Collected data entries
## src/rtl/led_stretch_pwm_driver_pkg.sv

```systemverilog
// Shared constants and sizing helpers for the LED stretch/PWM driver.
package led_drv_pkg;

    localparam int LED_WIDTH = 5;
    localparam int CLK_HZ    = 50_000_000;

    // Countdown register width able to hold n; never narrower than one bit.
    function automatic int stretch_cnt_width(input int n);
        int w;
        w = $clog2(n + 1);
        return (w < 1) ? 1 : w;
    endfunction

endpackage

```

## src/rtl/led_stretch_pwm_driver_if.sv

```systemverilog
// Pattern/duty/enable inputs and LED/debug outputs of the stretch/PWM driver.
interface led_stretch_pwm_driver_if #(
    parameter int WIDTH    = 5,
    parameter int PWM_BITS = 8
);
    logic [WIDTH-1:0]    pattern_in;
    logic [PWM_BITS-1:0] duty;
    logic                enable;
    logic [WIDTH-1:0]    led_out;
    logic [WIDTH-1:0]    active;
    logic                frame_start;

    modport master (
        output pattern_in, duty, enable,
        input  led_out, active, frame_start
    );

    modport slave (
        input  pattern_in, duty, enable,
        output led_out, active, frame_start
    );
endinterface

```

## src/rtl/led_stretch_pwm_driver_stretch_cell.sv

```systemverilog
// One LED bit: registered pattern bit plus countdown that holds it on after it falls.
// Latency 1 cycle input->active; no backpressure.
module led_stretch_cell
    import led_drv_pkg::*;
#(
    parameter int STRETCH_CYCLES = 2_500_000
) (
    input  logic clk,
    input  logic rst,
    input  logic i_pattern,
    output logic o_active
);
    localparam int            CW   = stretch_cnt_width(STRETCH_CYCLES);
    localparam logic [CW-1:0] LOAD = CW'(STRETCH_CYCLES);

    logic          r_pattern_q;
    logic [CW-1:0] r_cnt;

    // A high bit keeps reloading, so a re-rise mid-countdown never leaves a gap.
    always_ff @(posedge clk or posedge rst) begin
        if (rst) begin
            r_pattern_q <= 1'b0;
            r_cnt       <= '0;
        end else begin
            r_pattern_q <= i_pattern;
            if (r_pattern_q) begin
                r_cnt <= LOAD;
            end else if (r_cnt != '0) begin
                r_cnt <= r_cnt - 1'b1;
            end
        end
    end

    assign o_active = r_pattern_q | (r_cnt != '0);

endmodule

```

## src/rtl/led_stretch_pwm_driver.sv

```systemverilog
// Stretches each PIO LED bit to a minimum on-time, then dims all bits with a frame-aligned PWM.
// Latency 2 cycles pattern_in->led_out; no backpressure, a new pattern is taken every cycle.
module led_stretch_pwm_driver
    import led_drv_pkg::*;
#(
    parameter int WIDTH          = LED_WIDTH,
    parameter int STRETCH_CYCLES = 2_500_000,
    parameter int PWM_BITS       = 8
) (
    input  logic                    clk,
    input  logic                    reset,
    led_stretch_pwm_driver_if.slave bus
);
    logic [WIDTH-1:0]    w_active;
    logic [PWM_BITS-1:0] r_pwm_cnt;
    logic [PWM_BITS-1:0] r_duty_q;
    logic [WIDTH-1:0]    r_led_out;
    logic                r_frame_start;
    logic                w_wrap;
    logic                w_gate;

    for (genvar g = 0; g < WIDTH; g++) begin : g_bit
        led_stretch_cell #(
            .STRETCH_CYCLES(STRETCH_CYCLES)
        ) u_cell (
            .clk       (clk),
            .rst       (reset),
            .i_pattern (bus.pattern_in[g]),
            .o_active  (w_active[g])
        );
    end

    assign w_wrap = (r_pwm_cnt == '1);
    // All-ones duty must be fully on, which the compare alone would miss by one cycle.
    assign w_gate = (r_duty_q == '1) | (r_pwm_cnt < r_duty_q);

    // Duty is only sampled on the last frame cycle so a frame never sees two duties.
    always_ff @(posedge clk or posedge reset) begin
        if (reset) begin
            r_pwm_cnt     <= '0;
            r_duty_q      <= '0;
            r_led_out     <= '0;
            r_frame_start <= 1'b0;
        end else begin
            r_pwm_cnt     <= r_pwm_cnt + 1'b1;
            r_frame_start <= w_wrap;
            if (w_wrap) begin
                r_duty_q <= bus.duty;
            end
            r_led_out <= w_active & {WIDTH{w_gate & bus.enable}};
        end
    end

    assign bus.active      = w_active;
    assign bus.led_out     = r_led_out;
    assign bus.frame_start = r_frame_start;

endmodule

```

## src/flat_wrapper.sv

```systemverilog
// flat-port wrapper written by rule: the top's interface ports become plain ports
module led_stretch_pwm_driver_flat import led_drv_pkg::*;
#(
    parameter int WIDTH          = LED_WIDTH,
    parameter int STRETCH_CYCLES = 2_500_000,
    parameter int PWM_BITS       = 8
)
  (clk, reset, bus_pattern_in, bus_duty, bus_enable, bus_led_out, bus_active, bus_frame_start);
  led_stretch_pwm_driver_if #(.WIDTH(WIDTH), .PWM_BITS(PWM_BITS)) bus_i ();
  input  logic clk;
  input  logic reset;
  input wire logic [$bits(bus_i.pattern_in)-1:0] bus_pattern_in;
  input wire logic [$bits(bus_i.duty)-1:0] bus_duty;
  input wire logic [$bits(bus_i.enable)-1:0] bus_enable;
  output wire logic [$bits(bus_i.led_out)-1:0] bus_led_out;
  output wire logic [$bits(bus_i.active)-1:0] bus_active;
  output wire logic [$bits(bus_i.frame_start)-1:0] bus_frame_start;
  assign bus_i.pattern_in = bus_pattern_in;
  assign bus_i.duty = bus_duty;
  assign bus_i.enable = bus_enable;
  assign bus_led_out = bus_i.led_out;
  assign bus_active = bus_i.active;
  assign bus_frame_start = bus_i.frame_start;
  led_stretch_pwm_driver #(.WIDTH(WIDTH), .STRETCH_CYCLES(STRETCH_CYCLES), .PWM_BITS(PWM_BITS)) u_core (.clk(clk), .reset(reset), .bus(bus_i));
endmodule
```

PROBLEM: Extract every line from the records above that contains the word "localparam".

ANSWER TO THE PROBLEM:
    localparam int LED_WIDTH = 5;
    localparam int CLK_HZ    = 50_000_000;
    localparam int            CW   = stretch_cnt_width(STRETCH_CYCLES);
    localparam logic [CW-1:0] LOAD = CW'(STRETCH_CYCLES);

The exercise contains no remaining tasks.